⟨
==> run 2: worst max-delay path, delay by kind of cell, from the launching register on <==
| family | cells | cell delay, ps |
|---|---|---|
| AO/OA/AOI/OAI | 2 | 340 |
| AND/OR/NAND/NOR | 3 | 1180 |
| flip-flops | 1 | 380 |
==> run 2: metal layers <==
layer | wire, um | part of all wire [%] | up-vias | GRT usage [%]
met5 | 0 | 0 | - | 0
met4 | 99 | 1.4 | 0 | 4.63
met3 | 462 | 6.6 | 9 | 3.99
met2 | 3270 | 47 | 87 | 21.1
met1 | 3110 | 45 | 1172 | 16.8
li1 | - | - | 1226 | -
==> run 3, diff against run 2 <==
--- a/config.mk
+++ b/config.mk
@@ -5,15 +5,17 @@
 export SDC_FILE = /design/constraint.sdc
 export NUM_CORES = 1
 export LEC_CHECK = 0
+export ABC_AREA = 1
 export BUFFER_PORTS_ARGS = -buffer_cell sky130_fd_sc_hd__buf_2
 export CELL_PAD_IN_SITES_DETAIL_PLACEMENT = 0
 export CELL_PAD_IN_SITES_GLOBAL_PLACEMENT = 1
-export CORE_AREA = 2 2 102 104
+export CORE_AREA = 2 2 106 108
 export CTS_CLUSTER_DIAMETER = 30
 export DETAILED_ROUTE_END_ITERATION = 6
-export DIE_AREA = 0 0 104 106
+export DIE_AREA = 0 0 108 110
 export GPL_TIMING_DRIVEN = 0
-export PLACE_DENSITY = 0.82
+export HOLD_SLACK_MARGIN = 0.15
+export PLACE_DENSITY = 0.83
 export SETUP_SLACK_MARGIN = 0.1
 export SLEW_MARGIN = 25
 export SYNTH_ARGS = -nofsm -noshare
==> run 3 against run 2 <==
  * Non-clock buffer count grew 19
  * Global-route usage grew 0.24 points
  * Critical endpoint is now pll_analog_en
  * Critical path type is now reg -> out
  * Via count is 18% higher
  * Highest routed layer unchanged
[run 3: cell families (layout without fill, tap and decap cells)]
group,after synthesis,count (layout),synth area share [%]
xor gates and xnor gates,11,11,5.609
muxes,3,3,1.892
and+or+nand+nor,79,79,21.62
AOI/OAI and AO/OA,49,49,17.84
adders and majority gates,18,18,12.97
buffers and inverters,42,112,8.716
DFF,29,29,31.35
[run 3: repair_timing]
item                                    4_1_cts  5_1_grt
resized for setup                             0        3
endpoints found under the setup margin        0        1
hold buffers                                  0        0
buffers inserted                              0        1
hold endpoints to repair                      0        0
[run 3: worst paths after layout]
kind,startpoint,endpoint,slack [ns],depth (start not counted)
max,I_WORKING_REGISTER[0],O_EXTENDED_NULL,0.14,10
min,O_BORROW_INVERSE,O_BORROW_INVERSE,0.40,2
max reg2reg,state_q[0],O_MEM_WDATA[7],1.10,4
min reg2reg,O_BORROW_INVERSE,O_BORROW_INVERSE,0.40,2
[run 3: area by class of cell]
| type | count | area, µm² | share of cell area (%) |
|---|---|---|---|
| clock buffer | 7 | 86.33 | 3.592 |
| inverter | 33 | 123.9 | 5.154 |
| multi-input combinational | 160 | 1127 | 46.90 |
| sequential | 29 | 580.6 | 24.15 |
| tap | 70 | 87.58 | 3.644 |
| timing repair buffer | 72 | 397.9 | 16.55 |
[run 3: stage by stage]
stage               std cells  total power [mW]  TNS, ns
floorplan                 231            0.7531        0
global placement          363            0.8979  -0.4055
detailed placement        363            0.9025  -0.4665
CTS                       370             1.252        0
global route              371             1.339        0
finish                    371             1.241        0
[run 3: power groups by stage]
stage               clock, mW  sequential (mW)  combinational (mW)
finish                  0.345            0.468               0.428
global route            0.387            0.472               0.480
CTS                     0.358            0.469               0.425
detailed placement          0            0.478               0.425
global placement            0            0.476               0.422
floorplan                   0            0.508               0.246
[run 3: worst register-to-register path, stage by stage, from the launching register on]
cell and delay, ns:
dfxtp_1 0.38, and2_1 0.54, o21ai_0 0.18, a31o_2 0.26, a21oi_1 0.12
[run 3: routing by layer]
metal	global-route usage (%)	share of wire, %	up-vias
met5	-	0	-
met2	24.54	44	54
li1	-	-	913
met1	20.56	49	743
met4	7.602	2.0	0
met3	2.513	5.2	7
⟩
*Instructions for the task*
Please return the lines above that run from the line containing "[run 3: worst paths after layout]" to the line containing "max reg2reg,state_q[0],O_MEM_WDATA[7],1.10,4", inclusive, exactly and with no other lines.

*Answer area*
[run 3: worst paths after layout]
kind,startpoint,endpoint,slack [ns],depth (start not counted)
max,I_WORKING_REGISTER[0],O_EXTENDED_NULL,0.14,10
min,O_BORROW_INVERSE,O_BORROW_INVERSE,0.40,2
max reg2reg,state_q[0],O_MEM_WDATA[7],1.10,4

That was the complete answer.